- Opening Delimiter -
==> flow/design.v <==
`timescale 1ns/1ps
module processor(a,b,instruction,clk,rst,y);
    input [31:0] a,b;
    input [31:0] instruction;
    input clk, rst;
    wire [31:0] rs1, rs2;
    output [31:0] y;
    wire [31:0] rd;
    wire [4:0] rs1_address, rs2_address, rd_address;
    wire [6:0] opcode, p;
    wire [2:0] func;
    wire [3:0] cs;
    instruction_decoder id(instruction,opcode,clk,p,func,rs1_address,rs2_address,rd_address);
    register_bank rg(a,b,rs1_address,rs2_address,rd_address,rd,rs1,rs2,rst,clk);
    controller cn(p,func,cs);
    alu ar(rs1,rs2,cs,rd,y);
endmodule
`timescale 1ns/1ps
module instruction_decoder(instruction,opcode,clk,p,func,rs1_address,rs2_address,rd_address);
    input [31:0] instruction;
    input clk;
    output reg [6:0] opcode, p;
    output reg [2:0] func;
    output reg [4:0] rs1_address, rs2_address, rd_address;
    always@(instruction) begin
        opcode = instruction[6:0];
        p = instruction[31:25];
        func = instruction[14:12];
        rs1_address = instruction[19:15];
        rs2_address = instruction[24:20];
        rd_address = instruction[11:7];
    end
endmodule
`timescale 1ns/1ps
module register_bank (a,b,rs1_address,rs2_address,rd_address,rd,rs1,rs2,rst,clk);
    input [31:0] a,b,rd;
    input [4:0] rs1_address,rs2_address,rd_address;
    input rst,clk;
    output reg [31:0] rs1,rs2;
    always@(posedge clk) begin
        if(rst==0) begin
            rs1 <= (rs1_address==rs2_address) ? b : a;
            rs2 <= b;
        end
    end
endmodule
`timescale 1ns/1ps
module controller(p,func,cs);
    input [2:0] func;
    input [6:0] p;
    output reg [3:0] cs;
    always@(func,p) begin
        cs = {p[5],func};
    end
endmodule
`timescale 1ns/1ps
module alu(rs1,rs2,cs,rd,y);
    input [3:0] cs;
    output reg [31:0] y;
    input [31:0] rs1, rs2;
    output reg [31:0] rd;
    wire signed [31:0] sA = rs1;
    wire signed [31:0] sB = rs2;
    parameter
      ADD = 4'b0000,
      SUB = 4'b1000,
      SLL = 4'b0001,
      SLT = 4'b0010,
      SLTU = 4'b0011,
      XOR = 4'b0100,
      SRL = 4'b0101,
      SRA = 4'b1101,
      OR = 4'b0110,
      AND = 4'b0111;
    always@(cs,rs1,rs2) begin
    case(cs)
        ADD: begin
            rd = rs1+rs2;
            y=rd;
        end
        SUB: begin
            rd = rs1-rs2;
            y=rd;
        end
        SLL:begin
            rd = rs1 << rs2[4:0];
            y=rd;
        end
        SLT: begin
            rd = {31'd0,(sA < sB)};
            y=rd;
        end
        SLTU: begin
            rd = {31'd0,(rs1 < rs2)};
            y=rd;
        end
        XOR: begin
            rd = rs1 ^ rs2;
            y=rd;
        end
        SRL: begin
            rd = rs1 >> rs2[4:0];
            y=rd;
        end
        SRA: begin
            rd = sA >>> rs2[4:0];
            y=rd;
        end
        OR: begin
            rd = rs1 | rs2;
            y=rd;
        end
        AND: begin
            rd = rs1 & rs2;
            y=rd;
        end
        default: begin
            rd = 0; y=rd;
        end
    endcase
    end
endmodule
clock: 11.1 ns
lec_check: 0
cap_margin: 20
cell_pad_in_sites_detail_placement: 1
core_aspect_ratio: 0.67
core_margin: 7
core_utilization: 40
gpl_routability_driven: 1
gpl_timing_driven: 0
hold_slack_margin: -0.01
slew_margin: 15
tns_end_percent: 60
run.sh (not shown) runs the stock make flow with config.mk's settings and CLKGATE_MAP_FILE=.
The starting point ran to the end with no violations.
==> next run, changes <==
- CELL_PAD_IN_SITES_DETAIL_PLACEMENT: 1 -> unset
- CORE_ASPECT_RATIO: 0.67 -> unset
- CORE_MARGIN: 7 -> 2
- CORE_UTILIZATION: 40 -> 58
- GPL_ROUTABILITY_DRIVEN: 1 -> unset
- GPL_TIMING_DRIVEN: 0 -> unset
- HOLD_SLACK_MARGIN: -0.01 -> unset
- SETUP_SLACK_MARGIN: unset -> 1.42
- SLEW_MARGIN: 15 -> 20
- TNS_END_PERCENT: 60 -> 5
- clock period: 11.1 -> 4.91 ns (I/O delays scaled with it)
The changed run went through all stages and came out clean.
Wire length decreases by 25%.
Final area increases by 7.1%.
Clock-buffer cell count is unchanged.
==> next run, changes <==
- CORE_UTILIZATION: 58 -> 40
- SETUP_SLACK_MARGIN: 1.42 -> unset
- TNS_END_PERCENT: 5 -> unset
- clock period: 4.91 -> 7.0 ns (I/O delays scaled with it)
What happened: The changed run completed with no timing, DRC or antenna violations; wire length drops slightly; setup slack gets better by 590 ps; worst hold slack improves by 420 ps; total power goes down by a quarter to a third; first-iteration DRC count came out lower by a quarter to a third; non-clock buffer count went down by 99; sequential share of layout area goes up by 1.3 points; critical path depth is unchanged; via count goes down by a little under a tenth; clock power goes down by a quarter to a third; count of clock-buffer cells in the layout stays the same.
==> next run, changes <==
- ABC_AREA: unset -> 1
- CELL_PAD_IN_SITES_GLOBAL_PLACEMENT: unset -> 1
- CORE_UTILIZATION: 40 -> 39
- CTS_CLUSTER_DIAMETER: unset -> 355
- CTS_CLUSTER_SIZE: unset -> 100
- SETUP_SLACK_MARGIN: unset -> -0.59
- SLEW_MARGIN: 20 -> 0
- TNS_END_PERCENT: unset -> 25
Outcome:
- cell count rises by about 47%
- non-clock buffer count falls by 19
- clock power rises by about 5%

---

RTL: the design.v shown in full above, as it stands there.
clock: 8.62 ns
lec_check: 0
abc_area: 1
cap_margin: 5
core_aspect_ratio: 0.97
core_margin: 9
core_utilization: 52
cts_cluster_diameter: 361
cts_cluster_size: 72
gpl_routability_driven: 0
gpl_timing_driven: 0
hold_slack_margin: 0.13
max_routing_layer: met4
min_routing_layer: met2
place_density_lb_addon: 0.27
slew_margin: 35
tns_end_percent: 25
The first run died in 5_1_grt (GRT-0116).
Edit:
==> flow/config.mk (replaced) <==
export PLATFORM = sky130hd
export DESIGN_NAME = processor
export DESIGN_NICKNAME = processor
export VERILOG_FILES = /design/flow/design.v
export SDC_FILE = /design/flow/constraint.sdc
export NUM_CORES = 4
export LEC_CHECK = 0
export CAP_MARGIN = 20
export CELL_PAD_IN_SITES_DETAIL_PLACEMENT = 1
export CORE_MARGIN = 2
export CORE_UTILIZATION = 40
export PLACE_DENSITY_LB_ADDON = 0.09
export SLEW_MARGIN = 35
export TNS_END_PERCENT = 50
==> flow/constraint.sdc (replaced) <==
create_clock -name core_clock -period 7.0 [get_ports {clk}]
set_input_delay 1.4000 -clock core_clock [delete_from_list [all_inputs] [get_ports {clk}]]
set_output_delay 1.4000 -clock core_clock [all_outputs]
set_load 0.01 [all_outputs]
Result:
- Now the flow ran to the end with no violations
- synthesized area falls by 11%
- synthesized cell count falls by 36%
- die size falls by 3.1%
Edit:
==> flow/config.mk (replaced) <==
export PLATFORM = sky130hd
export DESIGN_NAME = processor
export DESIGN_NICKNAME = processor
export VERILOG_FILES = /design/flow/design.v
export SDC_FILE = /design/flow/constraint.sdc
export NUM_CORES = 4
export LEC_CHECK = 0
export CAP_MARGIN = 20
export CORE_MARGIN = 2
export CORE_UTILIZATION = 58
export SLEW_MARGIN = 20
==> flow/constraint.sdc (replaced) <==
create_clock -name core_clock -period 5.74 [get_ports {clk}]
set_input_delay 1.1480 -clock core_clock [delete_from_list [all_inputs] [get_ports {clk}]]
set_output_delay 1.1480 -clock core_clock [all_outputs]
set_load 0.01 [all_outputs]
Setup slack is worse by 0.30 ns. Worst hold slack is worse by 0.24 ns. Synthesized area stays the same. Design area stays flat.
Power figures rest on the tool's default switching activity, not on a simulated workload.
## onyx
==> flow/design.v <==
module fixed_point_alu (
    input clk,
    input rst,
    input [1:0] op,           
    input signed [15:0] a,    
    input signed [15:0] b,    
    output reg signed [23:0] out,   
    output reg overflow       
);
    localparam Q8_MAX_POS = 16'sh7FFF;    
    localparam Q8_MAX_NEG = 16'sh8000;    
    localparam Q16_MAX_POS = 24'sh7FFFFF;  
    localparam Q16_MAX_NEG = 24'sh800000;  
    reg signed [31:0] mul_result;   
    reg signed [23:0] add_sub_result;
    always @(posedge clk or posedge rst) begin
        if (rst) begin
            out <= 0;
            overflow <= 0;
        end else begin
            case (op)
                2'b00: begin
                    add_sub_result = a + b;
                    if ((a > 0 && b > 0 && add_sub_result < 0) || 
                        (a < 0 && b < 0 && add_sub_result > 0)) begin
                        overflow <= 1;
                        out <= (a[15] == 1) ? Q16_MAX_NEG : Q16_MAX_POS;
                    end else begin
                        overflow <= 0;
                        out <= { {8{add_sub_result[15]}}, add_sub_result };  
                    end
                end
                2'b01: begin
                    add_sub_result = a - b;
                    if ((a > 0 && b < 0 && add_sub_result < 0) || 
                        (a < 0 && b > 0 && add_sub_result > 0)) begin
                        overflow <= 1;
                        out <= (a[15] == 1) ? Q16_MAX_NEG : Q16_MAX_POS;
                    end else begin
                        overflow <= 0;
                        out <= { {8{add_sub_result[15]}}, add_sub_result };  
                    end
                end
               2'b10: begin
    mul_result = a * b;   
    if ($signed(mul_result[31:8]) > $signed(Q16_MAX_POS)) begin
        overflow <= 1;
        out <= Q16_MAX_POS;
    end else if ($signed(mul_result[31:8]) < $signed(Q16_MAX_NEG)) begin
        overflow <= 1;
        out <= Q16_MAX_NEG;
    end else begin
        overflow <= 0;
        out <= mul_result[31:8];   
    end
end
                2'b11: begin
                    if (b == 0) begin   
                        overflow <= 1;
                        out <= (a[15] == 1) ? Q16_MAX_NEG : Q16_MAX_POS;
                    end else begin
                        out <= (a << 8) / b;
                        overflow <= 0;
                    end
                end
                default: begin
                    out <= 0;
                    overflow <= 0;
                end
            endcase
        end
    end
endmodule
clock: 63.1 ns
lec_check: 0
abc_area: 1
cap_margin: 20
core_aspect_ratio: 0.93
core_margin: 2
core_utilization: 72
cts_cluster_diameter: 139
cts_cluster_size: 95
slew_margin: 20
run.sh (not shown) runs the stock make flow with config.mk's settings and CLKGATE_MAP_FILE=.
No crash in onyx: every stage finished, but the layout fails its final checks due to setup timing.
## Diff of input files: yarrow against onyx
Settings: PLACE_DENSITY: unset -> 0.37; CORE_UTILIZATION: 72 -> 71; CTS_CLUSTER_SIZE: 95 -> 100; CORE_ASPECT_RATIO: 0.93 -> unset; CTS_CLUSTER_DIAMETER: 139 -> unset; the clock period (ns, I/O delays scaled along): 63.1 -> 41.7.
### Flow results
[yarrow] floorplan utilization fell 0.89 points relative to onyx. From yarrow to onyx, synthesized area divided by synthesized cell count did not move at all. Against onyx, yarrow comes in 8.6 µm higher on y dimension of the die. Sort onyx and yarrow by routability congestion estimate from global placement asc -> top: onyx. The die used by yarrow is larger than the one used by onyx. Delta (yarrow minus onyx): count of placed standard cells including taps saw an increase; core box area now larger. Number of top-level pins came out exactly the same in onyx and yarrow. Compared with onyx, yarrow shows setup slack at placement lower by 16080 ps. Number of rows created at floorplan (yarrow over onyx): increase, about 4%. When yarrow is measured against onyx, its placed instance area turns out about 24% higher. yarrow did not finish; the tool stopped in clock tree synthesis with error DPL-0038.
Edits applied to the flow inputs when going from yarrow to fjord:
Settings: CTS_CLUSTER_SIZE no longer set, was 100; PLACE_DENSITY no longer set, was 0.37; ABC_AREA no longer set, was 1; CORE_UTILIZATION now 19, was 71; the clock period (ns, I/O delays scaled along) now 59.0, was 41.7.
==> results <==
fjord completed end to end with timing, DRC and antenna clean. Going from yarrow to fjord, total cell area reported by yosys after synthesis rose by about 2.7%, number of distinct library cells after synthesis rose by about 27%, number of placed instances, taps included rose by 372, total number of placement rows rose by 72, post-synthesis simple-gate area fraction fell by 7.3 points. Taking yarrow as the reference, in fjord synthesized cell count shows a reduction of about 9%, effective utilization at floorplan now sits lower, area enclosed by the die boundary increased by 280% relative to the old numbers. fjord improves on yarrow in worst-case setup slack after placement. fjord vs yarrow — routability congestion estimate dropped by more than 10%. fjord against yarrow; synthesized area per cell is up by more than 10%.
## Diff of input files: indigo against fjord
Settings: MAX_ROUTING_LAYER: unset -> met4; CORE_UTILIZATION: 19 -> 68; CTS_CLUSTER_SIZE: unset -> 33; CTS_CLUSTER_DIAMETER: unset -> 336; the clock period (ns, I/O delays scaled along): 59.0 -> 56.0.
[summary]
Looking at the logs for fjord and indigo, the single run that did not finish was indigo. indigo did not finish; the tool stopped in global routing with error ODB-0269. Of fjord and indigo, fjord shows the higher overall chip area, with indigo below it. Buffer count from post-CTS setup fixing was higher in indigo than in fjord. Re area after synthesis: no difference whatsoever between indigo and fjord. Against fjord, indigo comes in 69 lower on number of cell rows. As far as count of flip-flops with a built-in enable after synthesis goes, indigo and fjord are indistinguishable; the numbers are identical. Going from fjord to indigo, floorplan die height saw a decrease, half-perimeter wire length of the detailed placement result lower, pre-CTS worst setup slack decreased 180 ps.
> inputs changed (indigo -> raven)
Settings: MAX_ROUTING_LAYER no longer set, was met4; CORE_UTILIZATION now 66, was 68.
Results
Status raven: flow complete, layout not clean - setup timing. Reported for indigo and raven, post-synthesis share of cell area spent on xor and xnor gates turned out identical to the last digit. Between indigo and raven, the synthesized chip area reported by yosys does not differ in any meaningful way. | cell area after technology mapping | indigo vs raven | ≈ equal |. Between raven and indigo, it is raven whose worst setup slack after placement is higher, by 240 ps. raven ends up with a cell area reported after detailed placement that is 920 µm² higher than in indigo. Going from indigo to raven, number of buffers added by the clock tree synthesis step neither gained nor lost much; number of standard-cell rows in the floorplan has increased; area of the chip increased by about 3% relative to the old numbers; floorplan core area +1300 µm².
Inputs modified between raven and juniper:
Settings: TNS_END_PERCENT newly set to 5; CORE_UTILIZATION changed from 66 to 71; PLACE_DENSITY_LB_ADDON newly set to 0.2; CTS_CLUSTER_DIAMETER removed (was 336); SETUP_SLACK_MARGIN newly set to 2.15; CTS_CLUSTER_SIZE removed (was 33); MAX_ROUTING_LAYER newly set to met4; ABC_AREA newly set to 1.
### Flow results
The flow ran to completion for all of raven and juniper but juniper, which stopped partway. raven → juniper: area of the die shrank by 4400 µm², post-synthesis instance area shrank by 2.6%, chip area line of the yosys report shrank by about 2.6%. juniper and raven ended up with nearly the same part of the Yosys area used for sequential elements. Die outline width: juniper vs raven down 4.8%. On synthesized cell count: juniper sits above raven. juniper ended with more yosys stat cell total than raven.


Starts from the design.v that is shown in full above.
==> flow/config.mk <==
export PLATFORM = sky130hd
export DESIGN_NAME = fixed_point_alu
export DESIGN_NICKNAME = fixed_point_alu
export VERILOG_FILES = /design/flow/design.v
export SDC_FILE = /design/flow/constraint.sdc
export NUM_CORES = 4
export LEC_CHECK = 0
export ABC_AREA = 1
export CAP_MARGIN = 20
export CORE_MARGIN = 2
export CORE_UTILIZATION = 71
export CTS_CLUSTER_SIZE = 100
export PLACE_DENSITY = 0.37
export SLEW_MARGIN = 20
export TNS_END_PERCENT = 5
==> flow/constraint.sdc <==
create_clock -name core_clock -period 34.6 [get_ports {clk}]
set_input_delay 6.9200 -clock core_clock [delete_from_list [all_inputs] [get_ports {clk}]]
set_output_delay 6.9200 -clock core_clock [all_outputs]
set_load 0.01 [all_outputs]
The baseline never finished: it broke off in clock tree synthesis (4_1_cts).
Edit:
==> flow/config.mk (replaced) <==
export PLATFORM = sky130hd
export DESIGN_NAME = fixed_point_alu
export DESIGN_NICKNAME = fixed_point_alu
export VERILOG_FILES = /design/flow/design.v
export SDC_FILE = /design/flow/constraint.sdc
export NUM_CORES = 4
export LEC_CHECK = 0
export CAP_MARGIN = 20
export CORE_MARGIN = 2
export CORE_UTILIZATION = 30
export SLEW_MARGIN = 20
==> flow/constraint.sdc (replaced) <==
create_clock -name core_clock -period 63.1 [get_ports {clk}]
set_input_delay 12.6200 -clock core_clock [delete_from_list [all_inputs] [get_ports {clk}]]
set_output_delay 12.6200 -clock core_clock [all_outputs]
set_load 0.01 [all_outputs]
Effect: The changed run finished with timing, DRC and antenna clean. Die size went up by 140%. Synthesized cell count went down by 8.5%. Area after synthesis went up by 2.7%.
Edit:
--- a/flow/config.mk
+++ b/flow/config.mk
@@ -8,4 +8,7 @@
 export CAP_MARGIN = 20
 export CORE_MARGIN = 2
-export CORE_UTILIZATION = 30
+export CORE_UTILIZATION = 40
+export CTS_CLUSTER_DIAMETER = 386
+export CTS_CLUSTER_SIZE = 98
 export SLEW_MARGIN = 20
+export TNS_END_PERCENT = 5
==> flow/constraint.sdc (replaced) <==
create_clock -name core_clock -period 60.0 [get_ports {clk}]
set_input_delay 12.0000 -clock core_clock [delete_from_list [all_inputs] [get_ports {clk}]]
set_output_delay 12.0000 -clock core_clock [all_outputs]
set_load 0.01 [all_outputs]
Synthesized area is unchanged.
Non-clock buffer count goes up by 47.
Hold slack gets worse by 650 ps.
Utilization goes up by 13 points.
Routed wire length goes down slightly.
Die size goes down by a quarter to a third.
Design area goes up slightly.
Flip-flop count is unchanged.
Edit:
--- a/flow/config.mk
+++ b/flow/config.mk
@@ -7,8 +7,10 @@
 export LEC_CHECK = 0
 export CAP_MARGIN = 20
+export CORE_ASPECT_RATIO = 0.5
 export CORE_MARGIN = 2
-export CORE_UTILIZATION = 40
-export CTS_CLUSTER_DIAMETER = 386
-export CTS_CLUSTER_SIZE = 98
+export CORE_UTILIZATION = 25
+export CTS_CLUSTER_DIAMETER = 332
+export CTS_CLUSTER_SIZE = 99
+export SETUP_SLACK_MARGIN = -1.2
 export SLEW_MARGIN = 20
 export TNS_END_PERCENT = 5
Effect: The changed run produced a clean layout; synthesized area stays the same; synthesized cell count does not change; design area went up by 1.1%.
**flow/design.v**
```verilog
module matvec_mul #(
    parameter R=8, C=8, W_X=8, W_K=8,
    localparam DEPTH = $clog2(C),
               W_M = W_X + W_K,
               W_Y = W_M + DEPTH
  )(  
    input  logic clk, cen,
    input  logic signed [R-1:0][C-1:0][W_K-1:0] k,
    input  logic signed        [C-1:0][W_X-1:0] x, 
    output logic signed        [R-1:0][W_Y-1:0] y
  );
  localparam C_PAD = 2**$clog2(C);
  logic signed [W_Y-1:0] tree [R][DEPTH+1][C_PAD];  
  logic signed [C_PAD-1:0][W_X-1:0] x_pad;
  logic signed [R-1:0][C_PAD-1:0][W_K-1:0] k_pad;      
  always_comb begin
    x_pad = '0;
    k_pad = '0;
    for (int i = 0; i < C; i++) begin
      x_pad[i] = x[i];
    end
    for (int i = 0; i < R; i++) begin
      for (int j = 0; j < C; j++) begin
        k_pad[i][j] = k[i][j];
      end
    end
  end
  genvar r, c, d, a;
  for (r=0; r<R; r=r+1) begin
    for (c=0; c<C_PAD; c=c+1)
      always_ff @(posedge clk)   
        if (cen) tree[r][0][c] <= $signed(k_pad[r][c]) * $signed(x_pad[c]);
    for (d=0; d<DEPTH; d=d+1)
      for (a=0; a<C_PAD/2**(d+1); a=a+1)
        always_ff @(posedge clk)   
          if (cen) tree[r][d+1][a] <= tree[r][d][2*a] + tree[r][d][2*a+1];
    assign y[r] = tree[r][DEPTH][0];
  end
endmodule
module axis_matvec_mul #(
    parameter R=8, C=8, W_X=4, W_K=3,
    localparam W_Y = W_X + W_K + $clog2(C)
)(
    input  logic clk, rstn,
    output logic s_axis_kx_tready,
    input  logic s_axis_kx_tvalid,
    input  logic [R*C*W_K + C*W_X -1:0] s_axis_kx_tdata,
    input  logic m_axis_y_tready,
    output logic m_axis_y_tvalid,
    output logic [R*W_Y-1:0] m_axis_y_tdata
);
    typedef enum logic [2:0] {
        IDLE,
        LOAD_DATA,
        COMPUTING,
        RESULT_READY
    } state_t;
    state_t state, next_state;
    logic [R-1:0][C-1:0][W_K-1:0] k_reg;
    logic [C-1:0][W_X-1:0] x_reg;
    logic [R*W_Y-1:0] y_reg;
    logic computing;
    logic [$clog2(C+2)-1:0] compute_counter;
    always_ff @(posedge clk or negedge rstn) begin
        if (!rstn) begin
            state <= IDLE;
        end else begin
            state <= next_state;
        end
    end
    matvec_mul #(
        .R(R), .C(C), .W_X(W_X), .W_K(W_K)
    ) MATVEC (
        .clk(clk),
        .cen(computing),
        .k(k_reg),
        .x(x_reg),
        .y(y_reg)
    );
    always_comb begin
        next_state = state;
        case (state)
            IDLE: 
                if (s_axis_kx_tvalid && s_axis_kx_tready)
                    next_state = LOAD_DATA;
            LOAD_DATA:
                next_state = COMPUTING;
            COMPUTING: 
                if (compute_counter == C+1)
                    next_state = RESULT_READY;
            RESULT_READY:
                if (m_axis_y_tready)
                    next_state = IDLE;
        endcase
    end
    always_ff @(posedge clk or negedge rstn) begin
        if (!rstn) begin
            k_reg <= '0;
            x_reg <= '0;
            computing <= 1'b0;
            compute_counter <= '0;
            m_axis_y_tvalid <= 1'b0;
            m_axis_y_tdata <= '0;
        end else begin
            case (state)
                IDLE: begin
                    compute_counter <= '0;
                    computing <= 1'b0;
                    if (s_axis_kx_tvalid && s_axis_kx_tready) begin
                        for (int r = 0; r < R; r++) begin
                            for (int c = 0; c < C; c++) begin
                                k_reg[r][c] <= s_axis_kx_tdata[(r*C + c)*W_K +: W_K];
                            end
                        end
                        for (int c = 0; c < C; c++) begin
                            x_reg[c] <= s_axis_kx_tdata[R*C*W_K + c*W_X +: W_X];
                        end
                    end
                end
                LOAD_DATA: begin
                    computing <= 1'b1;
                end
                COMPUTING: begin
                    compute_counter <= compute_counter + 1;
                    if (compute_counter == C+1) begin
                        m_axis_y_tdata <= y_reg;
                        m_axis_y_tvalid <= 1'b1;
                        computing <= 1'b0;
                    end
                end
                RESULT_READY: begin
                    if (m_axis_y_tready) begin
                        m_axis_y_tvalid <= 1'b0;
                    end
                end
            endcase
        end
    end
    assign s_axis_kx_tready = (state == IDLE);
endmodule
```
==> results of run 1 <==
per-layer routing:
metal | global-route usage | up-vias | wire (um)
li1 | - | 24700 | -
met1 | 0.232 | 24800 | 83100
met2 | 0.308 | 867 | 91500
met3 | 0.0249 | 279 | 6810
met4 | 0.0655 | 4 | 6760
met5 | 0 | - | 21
- Closing Delimiter -
▶ What to do:
When you find a line in the records that contains the word "IDLE", copy it.

▶ Task solution:
        IDLE,
            state <= IDLE;
            IDLE: 
                    next_state = IDLE;
                IDLE: begin
    assign s_axis_kx_tready = (state == IDLE);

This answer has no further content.